Many of the previous blogs in this series have focused on the more technical aspects of data science like training models and measuring performance. In all real world data science projects, you’ll need to do more than just the technical aspects. Unless you’re doing it to learn (a perfectly valid reason!), we typically aren’t doing data science for the sake of doing data science. We don’t want to spend tons of time and effort on a data science project, just to have it dropped on the floor or ignored. It’s crucial to communicate with everyone involved in your data science projects to increase the chances of your projects being adopted/recognized.
Data science is a team sport
Data science involves a wide range of skills and expertise, especially in large projects. You need people who can munge data, train models, and have subject matter expertise in the specific problem domain. For large projects, you’ll want people with software engineering experience to help you build maintainable code and systems. The traditional Venn diagram for describing data science comes from Drew Conway.
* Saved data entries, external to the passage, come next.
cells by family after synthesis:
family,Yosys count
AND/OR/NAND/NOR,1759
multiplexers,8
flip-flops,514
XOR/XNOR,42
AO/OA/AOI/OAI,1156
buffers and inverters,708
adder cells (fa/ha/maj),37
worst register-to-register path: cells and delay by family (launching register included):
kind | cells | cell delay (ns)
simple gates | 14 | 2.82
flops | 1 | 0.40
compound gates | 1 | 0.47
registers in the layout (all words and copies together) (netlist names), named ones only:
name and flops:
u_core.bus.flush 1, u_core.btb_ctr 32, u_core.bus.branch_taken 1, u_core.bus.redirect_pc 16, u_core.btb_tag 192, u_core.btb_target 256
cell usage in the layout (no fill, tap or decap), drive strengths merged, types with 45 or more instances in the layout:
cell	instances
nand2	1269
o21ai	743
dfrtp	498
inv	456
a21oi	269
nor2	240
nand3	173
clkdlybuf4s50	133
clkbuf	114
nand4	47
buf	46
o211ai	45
It’s pretty unlikely that one person is an expert in all of these fields (which is why they are referred to as unicorns!). Successful data science projects usually need input from a variety of people. A more accurate Venn diagram might look like
Clearly there is a lot to get right for a successful data science project. In my experience, people tend to focus on the more technical aspects and ignore the customer/client angle. There are a lot more resources for the data preparation and model training parts of this Venn diagram. It’s also important to understand the marketing angle.
Marketing your work
It’s important to communicate with the people who are going to actually use the models that you’ve built. People won’t just use your models for no reason, they actually need to be useful. Here are a few things to keep in mind when trying to make sure the project you’re working on is useful. You should talk to your clients (either internal or external) to figure out the problems that they need solving.
Understand their workflow
Talk to experts in the problem domain that you’re working in. These could be doctors, business analysts at your company, or just some trusted friends/family. Try to understand what the pain points are in their workflow and figure out ways that you might be able to help solve it. Machine learning works best on specific, well-defined problems. Talking to experts can help you pinpoint these specific problems. Saying I’m going to train a machine learning model to look at MRI images for a specific disease is a more achievable goal than saying “AI/ML for medicine”. You should make sure that everyone is on the same page and using the same language. Additionally, trust the expertise of the people you are talking to! You don’t want to be this person
It’s possible you’ve been tasked by your management to “use machine learning”. You should also know by now that machine learning/AI is not magic. For people who are less familiar with the field, it can be hard to tell what is doable or still an active area of research. It’s really important to be honest about what is realistically achievable. You should also make it clear if the tools you are developing are intended to take automated actions, or help humans make better decisions. Fit into their workflow If possible you should try to avoid building shiny new tools to display your model results. People typically have workflows and existing tools that they are comfortable with. You should try to fit your model results into these tools (or at the very least link your tool from the existing ones).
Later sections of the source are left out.